Trump’s staff and allies have kept up the drumbeat of boasts.

“President Trump won in dominating and historic fashion,” spokesperson Steven Cheung told The New York Times.

Karoline Leavitt, a campaign spokesperson who will be White House press secretary when Trump retakes office, called the win “massive and historic” in a social media post last week.

Those superlatives, though, are only accurate if the dataset includes just the last three elections.

In fact, Trump almost certainly will not exceed 50 percent of the total vote by the time the election is certified next month, meaning a majority of Americans who cast ballots will have voted for someone else. His 1.6-percentage-point margin over Democratic Vice President Kamala Harris will be the smallest of any popular vote winner since Richard Nixon’s 0.7 percent win over Hubert Humphrey in 1968.

Further, his Electoral College margin will be smaller than both of Democrat Barack Obama’s wins and both of Democrat Bill Clinton’s victories.

President-elect Donald Trump watches as SpaceX’s mega-rocket Starship lifts off for a test flight from Starbase in Boca Chica, Texas, on Nov. 19, 2024.

Brandon Bell/Pool via AP

Indeed, the only true historic achievement Trump can claim is that America had previously elected neither a convicted felon nor someone who had earlier attempted a coup to remain in power, and now has done both in the same person.

Leavitt, responding to HuffPost’s query asking what made Trump’s win this month historic, said that Trump had won the popular vote; had received more votes than any previous Republican candidate; had received more electoral votes than any Republican going back nine elections; had won all seven “battleground” states, and had received “record” support among Latino voters.

“Need I continue,” she asked — but then did not respond to follow-up questions other than to insult HuffPost.

But Leavitt’s list of “historic” feats is more of a description of his performance compared to recent Republican candidates than any historical standard. For example, that Trump won the popular vote is unremarkable — the vast majority of presidents have done this.

That he won more raw votes than previous Republican presidents is unsurprising given how much the country’s population has grown in recent decades. Ronald Reagan won 59% of the votes cast in 1984, while Richard Nixon won 61% in 1972, but did so with 54 million and 47 million votes, respectively, compared to Trump’s 77 million.

And while Trump’s share of Latino voters may slightly exceed that won by George W. Bush in his 2004 reelection, it is smaller than that won by every Democratic candidate going back decades.

It is unclear what the point of lying about Trump’s victory margin is.

“He’s the king of hyperbole,” said one Republican National Committee member who spoke on condition of anonymity. “Who knows what the point may be.”

One longtime GOP consultant, who also spoke on condition of anonymity, suggested it might be to help get his Cabinet appointments through. “To enforce discipline on the GOP Senate to approve his nominees,” he said.

Trump, of course, has never been shy about exaggerating his accomplishments.
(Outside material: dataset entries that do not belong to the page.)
Context: an optimization exercise on an open-source flow, tuned for small area and a short achievable clock period. The choices shown serve that exercise and are no tape-out recipe.
RTL that was checked went through simulation tests only; none was proved equivalent to the original.

Setup of 02-23:
==> flow/design.v (excerpt) <==
module top #(parameter m = 7) (
    input clk,
    input signed [m-1:0] noise_in,
    output reg signed [2*m-1:0] filter_out
);
export LEC_CHECK = 0
export CAP_MARGIN = 20
export CORE_MARGIN = 2
export CORE_UTILIZATION = 60
export CTS_BUF_LIST = sky130_fd_sc_hd__clkbuf_4
export SLEW_MARGIN = 20
export SYNTH_HIERARCHICAL = 1
create_clock -name core_clock -period 10.0 [get_ports {clk}]
standard.sh (not shown) runs the stock make flow with config.mk's settings and CLKGATE_MAP_FILE= SYNTH_SCRIPT=/design/flow/synth_recipe.tcl, a recipe that flattens the netlist after the stock synthesis.
==> flow/flow/run.sh <==
#!/bin/bash
# The standard ORFS layout, with one change: the port buffers are buf_4
# cells instead of the delay buffer that buffer_ports picks by default, which
# puts about half a nanosecond on every path from an input.
set -euo pipefail
export BUFFER_PORTS_ARGS="-buffer_cell sky130_fd_sc_hd__buf_4"
export SETUP_SLACK_MARGIN=6.9
export SETUP_MOVE_SEQUENCE=sizeup,swap
bash standard.sh finish > standard.log 2>&1
What 12-01 does differently from 02-23 at the input level:
--- a/flow/flow/run.sh
+++ b/flow/flow/run.sh
@@ -5,5 +5,3 @@
 set -euo pipefail
 export BUFFER_PORTS_ARGS="-buffer_cell sky130_fd_sc_hd__buf_4"
-export SETUP_SLACK_MARGIN=6.9
-export SETUP_MOVE_SEQUENCE=sizeup,swap
 bash standard.sh finish > standard.log 2>&1
==> notes.md <==
Of the two candidates, 02-23 has the worse final area and 12-01 the better one.
Maximum frequency of 12-01 falls short of that of 02-23 by a few percent.
Global-route track usage on met2 for 12-01: 2.8 points down relative to 02-23
No run of this note included a check of the RTL's function; only the layout flow was run.

========
Another version of the RTL of top (not shown whole).
Size in the first run: ~22 I/O pins.
Settings: LEC_CHECK=0, CAP_MARGIN=20, CORE_MARGIN=2, CORE_UTILIZATION=60, CTS_BUF_LIST=sky130_fd_sc_hd__clkbuf_4 sky130_fd_sc_hd__clkbuf_8, SLEW_MARGIN=20, SYNTH_HIERARCHICAL=1; clock period 10.0 ns.
==> flow/flow/run.sh <==
#!/bin/bash
# The standard ORFS layout, with one change: the port buffers are buf_4
# cells instead of the delay buffer that buffer_ports picks by default, which
# puts about half a nanosecond on every path from an input.
set -euo pipefail
export BUFFER_PORTS_ARGS="-buffer_cell sky130_fd_sc_hd__buf_4"
bash standard.sh finish > standard.log 2>&1
Change:
Settings changed: CTS_BUF_LIST sky130_fd_sc_hd__clkbuf_4 sky130_fd_sc_hd__clkbuf_8 to sky130_fd_sc_hd__clkbuf_4.
After rerunning:
- The new run completed without violations
- clock-buffer cell count does not change
- first-iteration DRC count fell by 2.4%
- die area is unchanged
- final area falls by 1.5%
No run of this note included a check of the RTL's function; only the layout flow was run.

========
Another version of the RTL of top (not shown whole).
For scale: about 22 I/O pins, about 6100 µm² of cells after synthesis.
Design top, start of the top module:
module top #(parameter m = 7) (
    input clk,
    input signed [m-1:0] noise_in,
    output reg signed [2*m-1:0] filter_out
);
==> flow/config.mk <==
export PLATFORM = sky130hd
export DESIGN_NAME = top
export DESIGN_NICKNAME = top
export VERILOG_FILES = /design/flow/design.v
export SDC_FILE = /design/flow/constraint.sdc
export NUM_CORES = 4
export LEC_CHECK = 0
export CAP_MARGIN = 20
export CORE_MARGIN = 2
export CORE_UTILIZATION = 60
export CTS_BUF_LIST = sky130_fd_sc_hd__clkbuf_4
export SLEW_MARGIN = 20
export SYNTH_HIERARCHICAL = 1
==> flow/constraint.sdc <==
create_clock -name core_clock -period 10.0 [get_ports {clk}]
set_input_delay 2.0000 -clock core_clock [delete_from_list [all_inputs] [get_ports {clk}]]
set_output_delay 2.0000 -clock core_clock [all_outputs]
set_load 0.01 [all_outputs]
==> flow/flow/run.sh <==
#!/bin/bash
# The standard ORFS layout with these changes:
# * the port buffers are buf_4 cells instead of the delay buffer that
#   buffer_ports picks by default (about half a nanosecond on every input);
# * from clock-tree synthesis on, the standard repair_timing steps aim for
#   6.95 ns of setup slack, resizing and swapping pins only, so that the few
#   paths from the input port get larger gates; the constraints (10 ns clock,
#   2 ns input and output delays) are unchanged;
# * clock-tree synthesis inserts no dummy loads (cells that only add load to
#   balance the tree: about 200 um2 of this small design's area);
# * after floorplanning, logic cells that synthesis gave a drive strength
#   above 1 are set back to drive 1 (flow/downsize.tcl); repair upsizes them
#   again where needed.
set -euo pipefail
export BUFFER_PORTS_ARGS="-buffer_cell sky130_fd_sc_hd__buf_4"
export CTS_ARGS="-sink_clustering_enable -repair_clock_nets -buf_list sky130_fd_sc_hd__clkbuf_4 -dont_use_dummy_load"
bash standard.sh floorplan > standard_floorplan.log 2>&1
ODB=orfs/results/sky130hd/top/base/2_floorplan.odb openroad -no_init -exit flow/downsize.tcl > downsize.log 2>&1
bash standard.sh place > standard_place.log 2>&1
export SETUP_SLACK_MARGIN=6.95
export SETUP_MOVE_SEQUENCE=sizeup,swap
bash standard.sh finish > standard_finish.log 2>&1
==> flow/flow/downsize.tcl <==
# After floorplanning: every logic cell that synthesis mapped to a drive
# strength above 1 becomes the drive-1 cell of the same function; the later
# repair steps upsize again wherever slew, load or timing call for it.
set odb $::env(ODB)
read_db $odb
set db [ord::get_db]
set n 0
foreach inst [[ord::get_db_block] getInsts] {
  set m [[$inst getMaster] getName]
  if {[regexp {^(sky130_fd_sc_hd__(a21oi|o21ai|nor2b|nand2b|nor2|nand2|xor2|xnor2|inv|a21o|o21a|and2|or2|and2b))_([2-9]|1[0-9])$} $m -> base]} {
    set small [$db findMaster ${base}_1]
    if {$small ne "NULL" && $small ne ""} {
      if {[$inst swapMaster $small]} { incr n }
    }
  }
}
puts "downsized $n cells"
write_db $odb
Edit:
--- a/flow/flow/run.sh
+++ b/flow/flow/run.sh
@@ -5,3 +5,3 @@
 # * from clock-tree synthesis on, the standard repair_timing steps aim for
-#   6.95 ns of setup slack, resizing and swapping pins only, so that the few
+#   7.0 ns of setup slack, resizing and swapping pins only, so that the few
 #   paths from the input port get larger gates; the constraints (10 ns clock,
@@ -19,3 +19,3 @@
 bash standard.sh place > standard_place.log 2>&1
-export SETUP_SLACK_MARGIN=6.95
+export SETUP_SLACK_MARGIN=7.0
 export SETUP_MOVE_SEQUENCE=sizeup,swap
After rerunning: Die area stays the same. Synthesized cell count is unchanged. Worst setup slack improved by 0.025 ns. Cell area grows by about 1%. Critical path depth stays the same. Via count is about the same. Routed wire length stays flat. Global-route usage stays flat. Cell count does not change.
Edit:
--- a/flow/flow/run.sh
+++ b/flow/flow/run.sh
@@ -5,3 +5,3 @@
 # * from clock-tree synthesis on, the standard repair_timing steps aim for
-#   7.0 ns of setup slack, resizing and swapping pins only, so that the few
+#   6.95 ns of setup slack, resizing and swapping pins only, so that the few
 #   paths from the input port get larger gates; the constraints (10 ns clock,
@@ -19,4 +19,4 @@
 bash standard.sh place > standard_place.log 2>&1
-export SETUP_SLACK_MARGIN=7.0
-export SETUP_MOVE_SEQUENCE=sizeup,swap
+export SETUP_SLACK_MARGIN=6.95
+export SETUP_MOVE_SEQUENCE=sizeup,swap,buffer,clone,split
 bash standard.sh finish > standard_finish.log 2>&1
=> Global-route usage hardly moves. Final area drops by 1.2%. Wire length climbs by 0.70%. Via count grows by 1.3%. Worst setup slack is worse by 0.050 ns. Die area stays the same. Area after synthesis does not change. Cell count grows by about 0.8%. Worst hold slack barely changes.
Edit:
--- a/flow/flow/run.sh
+++ b/flow/flow/run.sh
@@ -20,3 +20,3 @@
 export SETUP_SLACK_MARGIN=6.95
-export SETUP_MOVE_SEQUENCE=sizeup,swap,buffer,clone,split
+export SETUP_MOVE_SEQUENCE=sizeup,swap
 bash standard.sh finish > standard_finish.log 2>&1
Settings changed: PLACE_DENSITY from default to 0.8.
Final area falls by about 0.34%; via count came out higher by about 1.4%; die area stays the same; first-iteration DRC count climbs by about 110%; worst hold slack degrades by 0.022 ns; setup slack loses 0.066 ns.
Edit:
--- a/flow/flow/run.sh
+++ b/flow/flow/run.sh
@@ -20,3 +20,3 @@
 export SETUP_SLACK_MARGIN=6.95
-export SETUP_MOVE_SEQUENCE=sizeup,swap
+export SETUP_MOVE_SEQUENCE=sizeup,swap,split
 bash standard.sh finish > standard_finish.log 2>&1
Settings changed: PLACE_DENSITY 0.8 to default.
After rerunning:
- The changed run ran to the end with no violations
- worst setup slack gets better by 0.092 ns
- routed wire length decreases by 4.2%
- final cell count is unchanged
- first-iteration DRC count decreases by 58%
- maximum frequency increases by 3.0%
- design area increases by 0.52%

========
top, a different RTL version from the one above (not shown whole).
Size in the first run: roughly 540 cells after synthesis, about 120 flip-flops, roughly 22 I/O pins, about 6800 sq um of cells after synthesis.
// top
module top #(parameter m = 7) (
    input clk,
    input signed [m-1:0] noise_in,
    output reg signed [2*m-1:0] filter_out
);
    reg [6:0] d0, d1, d2, d3, d4, d5, d6, d7;
    reg [13:0] s2;
    reg [12:0] c2;
    reg [13:0] s1;
    reg [12:0] c1;
    wire n1, n2, n3, n4, n5, n6, n7, n8, n9, n10, n11, n12;
    wire n13, n14, n15, n16, n17, n18, n19, n20, n21, n22, n23, n24;
    wire n25, n26, n27, n28, n29, n30, n31, n32, n33, n34, n35, n36;
    wire n37, n38, n39, n40, n41, n42, n43, n44, n45, n46, n47, n48;
    wire n49, n50, n51, n52, n53, n54, n55, n56, n57, n58, n59, n60;
    wire n61, n62, n63, n64, n65, n66, n67, n68, n69, n70, n71, n72;
    wire n73, n74, n75, n76, n77, n78, n79, n80, n81, n82, n83, n84;
    wire n85, n86, n87, n88, n89, n90, n91, n92, n93, n94, n95, n96;
    wire n97, n98, n99, n100, n101, n102, n103, n104, n105, n106, n107, n108;
  ...
==> flow/config.mk <==
export PLATFORM = sky130hd
export DESIGN_NAME = top
export DESIGN_NICKNAME = top
export VERILOG_FILES = /design/flow/design.v
export SDC_FILE = /design/flow/constraint.sdc
export NUM_CORES = 4
export LEC_CHECK = 0
export CAP_MARGIN = 20
export CORE_MARGIN = 2
export CORE_UTILIZATION = 40
export SLEW_MARGIN = 20
export SYNTH_HIERARCHICAL = 1
==> flow/constraint.sdc <==
create_clock -name core_clock -period 10.0 [get_ports {clk}]
set_input_delay 2.0000 -clock core_clock [delete_from_list [all_inputs] [get_ports {clk}]]
set_output_delay 2.0000 -clock core_clock [all_outputs]
set_load 0.01 [all_outputs]
==> flow/flow/run.sh <==
#!/bin/bash
# The standard ORFS layout, with one change: the port buffers are buf_4
# cells instead of the delay buffer that buffer_ports picks by default, which
# puts about half a nanosecond on every path from an input.
set -euo pipefail
export BUFFER_PORTS_ARGS="-buffer_cell sky130_fd_sc_hd__buf_4"
bash standard.sh finish > standard.log 2>&1
Rerun with:
==> flow/run.sh (new file) <==
#!/bin/bash
# synth_recipe.tcl (not shown) runs the flow's synth.tcl, then flattens the netlist and writes it again
# the make line also repeats each setting of config.mk as NAME=value (left out here)
make -C /OpenROAD-flow-scripts/flow DESIGN_CONFIG=/design/flow/config.mk WORK_HOME=/design/flow/orfs CLKGATE_MAP_FILE= SYNTH_SCRIPT=/design/flow/synth_recipe.tcl finish
removed: flow/flow/run.sh
removed: flow/standard.sh
Outcome: Routed wire length barely changes; hold slack barely changes; flip-flop and latch count does not change; first-iteration DRC count decreases by about a fifth; cell area hardly moves; non-clock buffer count is unchanged; die area stays the same; global-route usage increases by 0.12 points; setup slack loses 0.44 ns.
No functional check of the RTL was part of any run of this note.

re-timing with driven ports:
In the flow no input, the clock included, has a driving cell. The finished layouts below were timed again as built, in two steps.
Step 1 sets driving cells, clkbuf_16 on the clock port and buf_2 on the other inputs (assumed; they add their load-dependent delay and slew).
Step 2 adds t to the input delays and takes it off the output delays; t is the mean of the earliest and latest rising clock arrival at the registers after step 1. Input paths then give back, and output paths get back, about the clock's delay inside the block.
Three values: no drivers, after step 1, after step 2; two values: the first two.
run	t, ns	slack for setup (ns)	worst register clock-pin slew, ns	worst data-port slew with drivers (ns)
02-23	0.526	6.944 / 6.950 / 6.424	0.13 / 0.13	0.03
12-01	0.552	6.833 / 6.847 / 6.295	0.11 / 0.11	0.03
the first run of note 2	0.449	6.665 / 6.679 / 6.230	0.08 / 0.08	0.03
the second run of note 2	0.515	6.752 / 6.766 / 6.251	0.12 / 0.12	0.03
the first run of note 3	0.514	6.955 / 6.952 / 6.438	0.10 / 0.10	0.04
the second run of note 3	0.513	6.980 / 6.960 / 6.447	0.10 / 0.10	0.06
the third run of note 3	0.514	6.930 / 6.939 / 6.426	0.10 / 0.10	0.04
the fourth run of note 3	0.511	6.863 / 6.870 / 6.359	0.12 / 0.12	0.04
the fifth run of note 3	0.514	6.955 / 6.952 / 6.438	0.10 / 0.10	0.04
the first run of note 4	0.452	6.674 / 6.688 / 6.236	0.06 / 0.06	0.04
the second run of note 4	0.448	6.230 / 6.248 / 5.800	0.06 / 0.06	0.03
After both steps setup and hold are still met in every run listed. For 12-01, which loses most, drivers alone change the setup slack by +0.014 ns; drivers and shift together by -0.538 ns.
Source: an optimization exercise on an open RTL-to-GDS flow (aim: small area). Production flows keep margins and buffers that such runs may drop. In this exercise RTL edits were held to simulation tests only and were not proved equivalent to the original. No activity file was given, so power comes from the tool's default toggle rates.

==> job 8247 <==
==> flow/design.v (excerpt) <==
module riscv_top (
    input  wire        clk,
    input  wire        rst_n,
    input  wire        ext_irq,
    output wire [31:0] pc_out,
    input  wire [31:0] instr_in,
    output wire [31:0] data_addr,
    output wire [31:0] data_wdata,
    output wire [3:0]  data_be,
    output wire        data_re,
    input  wire [31:0] data_rdata
);
clock: 13.0 ns
lec_check: 0
cap_margin: 20
core_margin: 2
core_utilization: 40
cts_buf_list: sky130_fd_sc_hd__clkbuf_8
cts_cluster_diameter: 80
cts_cluster_size: 14
setup_slack_margin: 1.0
slew_margin: 20
synth_hierarchical: 1
run.sh (not shown) runs the stock make flow with config.mk's settings and CLKGATE_MAP_FILE= SYNTH_SCRIPT=/design/flow/synth_recipe.tcl, a recipe that flattens the netlist after the stock synthesis.
==> inputs of job 2518, as changes to job 8247 <==
==> flow/flow/run.sh (new file) <==
#!/bin/bash
# Layout with the standard ORFS flow (standard.sh, which also runs the standard
# synthesis unchanged). Only two placement/CTS knobs differ from the standard flow:
#  - ports are buffered with sky130_fd_sc_hd__buf_1 (timing repair upsizes where needed);
#  - the clock tree uses clkbuf_8 with larger sink clusters and no dummy loads.
# make's full output goes to standard_flow.log; ORFS's per-step logs are under orfs/logs/.
set -euo pipefail
export BUFFER_PORTS_ARGS="-buffer_cell sky130_fd_sc_hd__buf_1"
export CTS_ARGS="-sink_clustering_enable -repair_clock_nets -buf_list sky130_fd_sc_hd__clkbuf_8 -sink_clustering_size 14 -sink_clustering_max_diameter 80 -dont_use_dummy_load"
bash standard.sh > standard_flow.log 2>&1
==> flow/standard.sh (new file) <==
#!/bin/bash
# synth_recipe.tcl (not shown) runs the flow's synth.tcl, then flattens the netlist and writes it again
# the make line also repeats each setting of config.mk as NAME=value (left out here)
make -C /OpenROAD-flow-scripts/flow DESIGN_CONFIG=/design/flow/config.mk WORK_HOME=/design/flow/orfs CLKGATE_MAP_FILE= SYNTH_SCRIPT=/design/flow/synth_recipe.tcl "${@:-finish}"
- CTS_BUF_LIST: sky130_fd_sc_hd__clkbuf_8 -> not set
- CTS_CLUSTER_DIAMETER: 80 -> not set
- CTS_CLUSTER_SIZE: 14 -> not set
removed: flow/run.sh
==> inputs of job 4081, as changes to job 8247 <==
==> flow/flow/run.sh (new file) <==
#!/bin/bash
# Layout with the standard ORFS flow (standard.sh, which also runs the standard
# synthesis unchanged). Only two placement/CTS knobs differ from the standard flow:
#  - ports are buffered with sky130_fd_sc_hd__buf_1 (timing repair upsizes where needed);
#  - the clock tree uses clkbuf_8 with larger sink clusters and no dummy loads.
# make's full output goes to standard_flow.log; ORFS's per-step logs are under orfs/logs/.
set -euo pipefail
export BUFFER_PORTS_ARGS="-buffer_cell sky130_fd_sc_hd__buf_1"
export CTS_ARGS="-sink_clustering_enable -repair_clock_nets -buf_list sky130_fd_sc_hd__clkbuf_8 -sink_clustering_size 14 -sink_clustering_max_diameter 80 -dont_use_dummy_load"
bash standard.sh > standard_flow.log 2>&1
==> flow/standard.sh (new file) <==
#!/bin/bash
# synth_recipe.tcl (not shown) runs the flow's synth.tcl, then flattens the netlist and writes it again
# the make line also repeats each setting of config.mk as NAME=value (left out here)
make -C /OpenROAD-flow-scripts/flow DESIGN_CONFIG=/design/flow/config.mk WORK_HOME=/design/flow/orfs CLKGATE_MAP_FILE= SYNTH_SCRIPT=/design/flow/synth_recipe.tcl "${@:-finish}"
- CORE_UTILIZATION: 40 -> 50
- CTS_BUF_LIST: sky130_fd_sc_hd__clkbuf_8 -> not set
- CTS_CLUSTER_DIAMETER: 80 -> not set
- CTS_CLUSTER_SIZE: 14 -> not set
- PLACE_DENSITY: not set -> 0.65
removed: flow/run.sh
==> results.yml <==
power:
  p_comb_mw: 0.661
global_route:
  grt_max_degree: 79
layout:
  fillers: 11290
  multi_input_area_share_pct: 50.39
  multi_input_area_sq_um: 34950
  fin_cells: 7878
  fin_nets: 6467
  area_delta_synth_final_pct: 7.901
clock_network:
  path_clk_slew_ns: 0.10
critical_path:
  crit_fanout: 22
  worst-path-buf-inv: 4
floorplan:
  rows: 131
  fp.dieH_microns: 362.6
hold_path:
  hp-start: "mtvec[31]$_DFF_P_"
status:
  status: "no timing/DRC/antenna violations"
timing:
  max_slew_margin_pct: 2.942
  holdWs_ns: 0.4306
-- figures above: job 4081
After 2016, he took to calling that victory over Democrat Hillary Clinton “historic” even though he received nearly 3 million fewer votes than she did. In just about every speech, regardless of the occasion, he would recount that election night as the television networks called state after state for Trump. He even began claiming that no Republican had won Wisconsin since Dwight Eisenhower in 1956 until he did — which was true only if you disregard Nixon in 1960, 1968 and 1972 and Reagan in 1980 and 1984.

After his 2017 inauguration photos showed he attracted less than half the crowd that Obama did in 2008, Trump nevertheless claimed at a speech at CIA headquarters the following day that there had been 2 million people in attendance, and later that day ordered his press secretary to go out to the White House briefing room and repeat those false claims to the media.

The consultant said Trump’s willingness to lie repeatedly about his achievements, while not effective with everyone, absolutely becomes reality for his followers. “When he does these things, he essentially creates his own weather,” he said. “Most of his supporters know nothing of history. They take what he says at face value and echo that sentiment across every platform.”